Data to use:
• • • • •

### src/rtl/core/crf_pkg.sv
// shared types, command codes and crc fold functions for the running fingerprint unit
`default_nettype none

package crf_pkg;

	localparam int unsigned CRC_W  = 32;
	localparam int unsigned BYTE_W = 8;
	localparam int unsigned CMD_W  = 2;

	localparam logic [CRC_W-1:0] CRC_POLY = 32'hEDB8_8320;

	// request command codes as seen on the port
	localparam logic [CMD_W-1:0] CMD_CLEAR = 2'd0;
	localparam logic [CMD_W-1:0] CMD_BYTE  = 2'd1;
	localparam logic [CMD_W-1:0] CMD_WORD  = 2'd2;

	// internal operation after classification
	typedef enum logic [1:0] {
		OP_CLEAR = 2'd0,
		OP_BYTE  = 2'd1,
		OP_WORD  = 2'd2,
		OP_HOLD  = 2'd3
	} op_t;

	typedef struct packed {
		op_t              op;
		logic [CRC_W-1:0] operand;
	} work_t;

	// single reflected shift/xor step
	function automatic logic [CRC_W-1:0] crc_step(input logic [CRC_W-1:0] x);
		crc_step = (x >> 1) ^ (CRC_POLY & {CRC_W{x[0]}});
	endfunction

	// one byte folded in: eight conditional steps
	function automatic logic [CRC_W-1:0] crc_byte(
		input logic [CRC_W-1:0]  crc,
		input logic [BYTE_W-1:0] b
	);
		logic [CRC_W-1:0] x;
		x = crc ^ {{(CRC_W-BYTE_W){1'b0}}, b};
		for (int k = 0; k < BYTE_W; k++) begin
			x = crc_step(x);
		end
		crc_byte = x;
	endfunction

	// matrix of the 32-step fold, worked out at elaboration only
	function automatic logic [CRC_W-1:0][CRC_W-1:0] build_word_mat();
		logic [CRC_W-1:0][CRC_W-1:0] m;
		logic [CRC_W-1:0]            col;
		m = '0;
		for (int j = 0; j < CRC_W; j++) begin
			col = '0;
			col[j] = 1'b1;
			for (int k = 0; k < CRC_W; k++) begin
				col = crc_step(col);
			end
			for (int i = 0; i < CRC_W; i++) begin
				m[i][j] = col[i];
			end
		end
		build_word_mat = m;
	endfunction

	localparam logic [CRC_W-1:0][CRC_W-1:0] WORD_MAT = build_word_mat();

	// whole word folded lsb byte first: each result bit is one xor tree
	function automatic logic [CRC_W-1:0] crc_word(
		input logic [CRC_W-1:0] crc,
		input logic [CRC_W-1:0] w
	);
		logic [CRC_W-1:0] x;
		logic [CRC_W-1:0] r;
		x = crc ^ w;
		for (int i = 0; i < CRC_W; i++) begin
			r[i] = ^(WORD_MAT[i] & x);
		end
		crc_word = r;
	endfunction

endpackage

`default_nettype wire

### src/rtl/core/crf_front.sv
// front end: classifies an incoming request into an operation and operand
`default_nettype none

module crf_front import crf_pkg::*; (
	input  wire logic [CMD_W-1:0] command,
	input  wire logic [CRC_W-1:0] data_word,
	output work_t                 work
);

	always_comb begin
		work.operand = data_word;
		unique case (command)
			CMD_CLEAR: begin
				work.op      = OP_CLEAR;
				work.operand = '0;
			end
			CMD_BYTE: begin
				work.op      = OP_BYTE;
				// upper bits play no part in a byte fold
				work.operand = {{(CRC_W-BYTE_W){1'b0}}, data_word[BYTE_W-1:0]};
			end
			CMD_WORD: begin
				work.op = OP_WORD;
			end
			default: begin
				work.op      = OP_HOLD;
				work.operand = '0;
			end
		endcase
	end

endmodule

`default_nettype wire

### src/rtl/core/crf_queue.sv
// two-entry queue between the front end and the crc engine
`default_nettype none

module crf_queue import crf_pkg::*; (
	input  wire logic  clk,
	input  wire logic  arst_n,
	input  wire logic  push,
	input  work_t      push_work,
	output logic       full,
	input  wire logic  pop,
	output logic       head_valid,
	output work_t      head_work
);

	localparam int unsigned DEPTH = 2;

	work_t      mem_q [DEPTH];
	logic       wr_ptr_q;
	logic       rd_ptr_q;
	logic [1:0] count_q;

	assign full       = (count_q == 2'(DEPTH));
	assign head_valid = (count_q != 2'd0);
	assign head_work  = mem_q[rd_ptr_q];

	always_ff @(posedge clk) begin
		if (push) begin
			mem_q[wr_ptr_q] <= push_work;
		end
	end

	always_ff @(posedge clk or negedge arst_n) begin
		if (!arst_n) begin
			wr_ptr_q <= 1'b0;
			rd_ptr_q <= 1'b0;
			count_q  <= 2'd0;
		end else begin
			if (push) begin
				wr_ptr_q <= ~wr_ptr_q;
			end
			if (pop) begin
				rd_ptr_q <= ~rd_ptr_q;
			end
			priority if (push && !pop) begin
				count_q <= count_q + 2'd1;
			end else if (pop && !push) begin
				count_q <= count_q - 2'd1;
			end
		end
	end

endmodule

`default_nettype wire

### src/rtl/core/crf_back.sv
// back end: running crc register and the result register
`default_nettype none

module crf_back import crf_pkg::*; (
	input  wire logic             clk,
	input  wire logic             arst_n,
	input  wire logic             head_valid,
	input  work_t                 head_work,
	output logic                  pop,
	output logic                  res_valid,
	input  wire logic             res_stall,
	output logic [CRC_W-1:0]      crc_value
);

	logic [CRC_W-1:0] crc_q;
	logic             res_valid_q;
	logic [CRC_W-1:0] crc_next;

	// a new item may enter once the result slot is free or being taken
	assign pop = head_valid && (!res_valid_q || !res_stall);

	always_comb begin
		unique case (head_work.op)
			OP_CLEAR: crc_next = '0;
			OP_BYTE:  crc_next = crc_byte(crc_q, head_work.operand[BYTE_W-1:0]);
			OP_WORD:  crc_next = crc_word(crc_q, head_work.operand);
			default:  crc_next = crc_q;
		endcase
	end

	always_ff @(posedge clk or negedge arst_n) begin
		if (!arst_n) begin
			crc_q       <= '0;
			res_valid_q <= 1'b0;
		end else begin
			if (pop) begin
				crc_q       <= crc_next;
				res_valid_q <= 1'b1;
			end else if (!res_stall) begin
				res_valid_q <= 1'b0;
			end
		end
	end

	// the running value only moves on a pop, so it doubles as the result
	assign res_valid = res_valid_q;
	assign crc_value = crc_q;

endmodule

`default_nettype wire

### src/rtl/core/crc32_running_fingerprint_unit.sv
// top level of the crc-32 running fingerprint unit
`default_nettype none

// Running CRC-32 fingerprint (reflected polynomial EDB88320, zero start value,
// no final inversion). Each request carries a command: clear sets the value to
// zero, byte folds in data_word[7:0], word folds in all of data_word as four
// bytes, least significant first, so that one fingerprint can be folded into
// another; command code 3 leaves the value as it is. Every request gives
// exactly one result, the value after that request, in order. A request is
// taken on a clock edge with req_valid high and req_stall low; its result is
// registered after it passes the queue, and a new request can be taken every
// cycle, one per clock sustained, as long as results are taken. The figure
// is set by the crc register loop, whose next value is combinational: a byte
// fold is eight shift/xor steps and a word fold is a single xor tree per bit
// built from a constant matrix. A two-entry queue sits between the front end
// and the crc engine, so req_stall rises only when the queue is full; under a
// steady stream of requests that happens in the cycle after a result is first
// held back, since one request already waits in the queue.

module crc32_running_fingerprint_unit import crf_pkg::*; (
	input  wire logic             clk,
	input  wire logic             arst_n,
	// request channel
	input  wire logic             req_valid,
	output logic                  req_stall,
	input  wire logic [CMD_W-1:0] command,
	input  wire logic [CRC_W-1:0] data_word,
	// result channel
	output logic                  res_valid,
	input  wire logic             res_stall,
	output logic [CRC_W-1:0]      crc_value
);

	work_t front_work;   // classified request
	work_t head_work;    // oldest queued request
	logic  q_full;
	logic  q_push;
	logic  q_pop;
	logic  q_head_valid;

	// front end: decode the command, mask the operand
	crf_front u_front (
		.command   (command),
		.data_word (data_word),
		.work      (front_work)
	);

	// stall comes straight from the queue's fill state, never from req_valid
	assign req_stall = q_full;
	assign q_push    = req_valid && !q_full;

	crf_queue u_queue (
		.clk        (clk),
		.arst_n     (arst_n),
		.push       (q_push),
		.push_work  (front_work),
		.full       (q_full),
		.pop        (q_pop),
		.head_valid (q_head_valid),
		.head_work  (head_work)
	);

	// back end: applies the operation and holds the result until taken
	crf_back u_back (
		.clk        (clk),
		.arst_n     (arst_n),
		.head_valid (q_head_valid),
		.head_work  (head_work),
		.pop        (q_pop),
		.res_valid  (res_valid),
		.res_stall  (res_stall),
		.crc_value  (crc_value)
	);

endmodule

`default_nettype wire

• • • • •

Aim of the exercise:
Lines of the listing above that hold the string "eight" should each be copied.

Solution to this problem:
	// one byte folded in: eight conditional steps
// fold is eight shift/xor steps and a word fold is a single xor tree per bit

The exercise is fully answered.